Dataset excerpts section start

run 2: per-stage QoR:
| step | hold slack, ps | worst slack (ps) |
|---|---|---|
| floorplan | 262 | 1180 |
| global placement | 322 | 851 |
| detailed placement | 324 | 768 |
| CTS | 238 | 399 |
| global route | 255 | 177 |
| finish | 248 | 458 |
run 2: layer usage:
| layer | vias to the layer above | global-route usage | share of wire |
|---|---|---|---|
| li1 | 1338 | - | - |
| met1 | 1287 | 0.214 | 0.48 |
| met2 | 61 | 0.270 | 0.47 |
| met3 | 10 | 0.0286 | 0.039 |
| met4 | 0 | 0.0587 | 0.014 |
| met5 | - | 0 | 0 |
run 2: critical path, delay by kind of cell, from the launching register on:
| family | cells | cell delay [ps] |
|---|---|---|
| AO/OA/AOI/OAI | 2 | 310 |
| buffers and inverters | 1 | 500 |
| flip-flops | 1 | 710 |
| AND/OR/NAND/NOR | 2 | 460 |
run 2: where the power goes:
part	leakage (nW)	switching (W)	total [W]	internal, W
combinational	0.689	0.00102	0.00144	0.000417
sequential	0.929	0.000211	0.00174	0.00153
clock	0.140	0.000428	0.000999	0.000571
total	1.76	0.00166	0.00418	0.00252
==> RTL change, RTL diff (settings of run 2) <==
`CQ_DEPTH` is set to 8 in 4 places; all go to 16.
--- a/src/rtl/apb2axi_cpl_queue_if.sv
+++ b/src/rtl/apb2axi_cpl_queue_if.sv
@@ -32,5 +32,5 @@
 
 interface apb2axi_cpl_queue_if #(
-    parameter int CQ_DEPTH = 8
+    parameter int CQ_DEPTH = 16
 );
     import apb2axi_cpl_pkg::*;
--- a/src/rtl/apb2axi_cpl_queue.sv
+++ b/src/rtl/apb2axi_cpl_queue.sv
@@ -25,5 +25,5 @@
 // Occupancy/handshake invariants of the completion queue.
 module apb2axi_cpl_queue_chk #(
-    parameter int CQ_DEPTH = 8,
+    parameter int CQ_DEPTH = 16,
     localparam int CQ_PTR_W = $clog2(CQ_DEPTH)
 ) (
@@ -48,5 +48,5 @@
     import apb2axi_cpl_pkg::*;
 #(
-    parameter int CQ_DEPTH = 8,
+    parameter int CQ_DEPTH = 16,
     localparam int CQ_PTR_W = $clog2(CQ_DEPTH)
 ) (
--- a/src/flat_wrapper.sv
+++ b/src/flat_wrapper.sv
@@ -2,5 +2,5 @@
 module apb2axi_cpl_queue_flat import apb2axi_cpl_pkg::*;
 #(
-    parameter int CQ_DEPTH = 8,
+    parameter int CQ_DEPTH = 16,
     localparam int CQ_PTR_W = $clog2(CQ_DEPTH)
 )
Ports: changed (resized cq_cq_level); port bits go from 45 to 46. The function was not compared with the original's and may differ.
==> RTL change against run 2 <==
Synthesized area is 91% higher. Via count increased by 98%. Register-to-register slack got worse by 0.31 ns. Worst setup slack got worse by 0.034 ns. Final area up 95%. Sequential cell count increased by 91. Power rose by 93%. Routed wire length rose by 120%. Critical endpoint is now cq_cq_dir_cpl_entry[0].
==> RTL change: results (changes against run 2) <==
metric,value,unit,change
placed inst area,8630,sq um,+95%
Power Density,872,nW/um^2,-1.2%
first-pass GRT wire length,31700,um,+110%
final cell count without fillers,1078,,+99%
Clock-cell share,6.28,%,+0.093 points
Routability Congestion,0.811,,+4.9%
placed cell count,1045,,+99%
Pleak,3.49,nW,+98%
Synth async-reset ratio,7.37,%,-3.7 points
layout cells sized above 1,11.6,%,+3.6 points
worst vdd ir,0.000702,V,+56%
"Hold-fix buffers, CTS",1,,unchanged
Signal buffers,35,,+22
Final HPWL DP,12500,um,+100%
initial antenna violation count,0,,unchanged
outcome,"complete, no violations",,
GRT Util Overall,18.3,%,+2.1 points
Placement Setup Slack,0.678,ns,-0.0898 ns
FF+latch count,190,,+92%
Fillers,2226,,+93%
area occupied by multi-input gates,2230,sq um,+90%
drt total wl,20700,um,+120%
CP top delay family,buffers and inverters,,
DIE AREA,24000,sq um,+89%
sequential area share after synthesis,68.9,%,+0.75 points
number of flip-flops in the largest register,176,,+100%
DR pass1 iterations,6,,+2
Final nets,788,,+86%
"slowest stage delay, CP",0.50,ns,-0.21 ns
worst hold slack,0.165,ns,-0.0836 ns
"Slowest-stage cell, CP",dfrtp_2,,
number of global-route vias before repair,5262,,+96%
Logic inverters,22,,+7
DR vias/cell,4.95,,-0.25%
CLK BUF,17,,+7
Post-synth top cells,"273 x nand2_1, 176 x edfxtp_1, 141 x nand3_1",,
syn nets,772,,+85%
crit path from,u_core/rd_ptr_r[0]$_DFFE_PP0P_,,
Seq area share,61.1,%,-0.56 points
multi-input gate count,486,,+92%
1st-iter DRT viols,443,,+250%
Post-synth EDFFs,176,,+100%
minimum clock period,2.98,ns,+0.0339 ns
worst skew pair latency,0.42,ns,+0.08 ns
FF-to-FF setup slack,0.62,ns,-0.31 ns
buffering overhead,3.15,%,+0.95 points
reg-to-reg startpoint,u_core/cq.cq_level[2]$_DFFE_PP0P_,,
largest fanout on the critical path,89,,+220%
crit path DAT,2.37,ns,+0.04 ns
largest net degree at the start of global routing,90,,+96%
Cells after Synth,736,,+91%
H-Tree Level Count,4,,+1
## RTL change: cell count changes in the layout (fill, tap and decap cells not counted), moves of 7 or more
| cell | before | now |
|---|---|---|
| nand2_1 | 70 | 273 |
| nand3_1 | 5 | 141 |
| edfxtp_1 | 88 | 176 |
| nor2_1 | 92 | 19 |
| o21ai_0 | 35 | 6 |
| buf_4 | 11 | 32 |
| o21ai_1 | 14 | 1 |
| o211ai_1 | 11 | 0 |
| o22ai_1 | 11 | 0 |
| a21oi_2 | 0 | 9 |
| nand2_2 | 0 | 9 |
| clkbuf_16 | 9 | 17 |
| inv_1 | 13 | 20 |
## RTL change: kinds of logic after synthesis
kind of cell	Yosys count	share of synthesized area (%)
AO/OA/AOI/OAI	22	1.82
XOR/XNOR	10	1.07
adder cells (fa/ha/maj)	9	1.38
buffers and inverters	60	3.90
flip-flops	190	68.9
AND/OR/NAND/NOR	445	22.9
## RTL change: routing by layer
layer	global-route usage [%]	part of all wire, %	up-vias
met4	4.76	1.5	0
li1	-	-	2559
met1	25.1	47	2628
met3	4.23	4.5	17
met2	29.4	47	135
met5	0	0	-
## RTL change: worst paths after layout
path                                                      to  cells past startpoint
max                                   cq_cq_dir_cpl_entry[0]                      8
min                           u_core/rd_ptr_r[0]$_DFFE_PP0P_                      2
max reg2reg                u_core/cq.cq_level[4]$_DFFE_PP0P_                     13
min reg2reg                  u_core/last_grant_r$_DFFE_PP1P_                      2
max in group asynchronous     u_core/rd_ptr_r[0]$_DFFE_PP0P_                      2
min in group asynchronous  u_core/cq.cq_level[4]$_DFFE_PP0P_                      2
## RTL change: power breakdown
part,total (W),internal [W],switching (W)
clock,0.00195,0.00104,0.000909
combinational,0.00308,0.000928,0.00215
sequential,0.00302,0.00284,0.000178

Dataset excerpts section end

▸ Exercise goal:
Copy out the range of lines above starting at the line with "--- a/src/flat_wrapper.sv" and ending at the line with "RTL change against", exactly and including both.

▸ Written response:
--- a/src/flat_wrapper.sv
+++ b/src/flat_wrapper.sv
@@ -2,5 +2,5 @@
 module apb2axi_cpl_queue_flat import apb2axi_cpl_pkg::*;
 #(
-    parameter int CQ_DEPTH = 8,
+    parameter int CQ_DEPTH = 16,
     localparam int CQ_PTR_W = $clog2(CQ_DEPTH)
 )
Ports: changed (resized cq_cq_level); port bits go from 45 to 46. The function was not compared with the original's and may differ.
==> RTL change against run 2 <==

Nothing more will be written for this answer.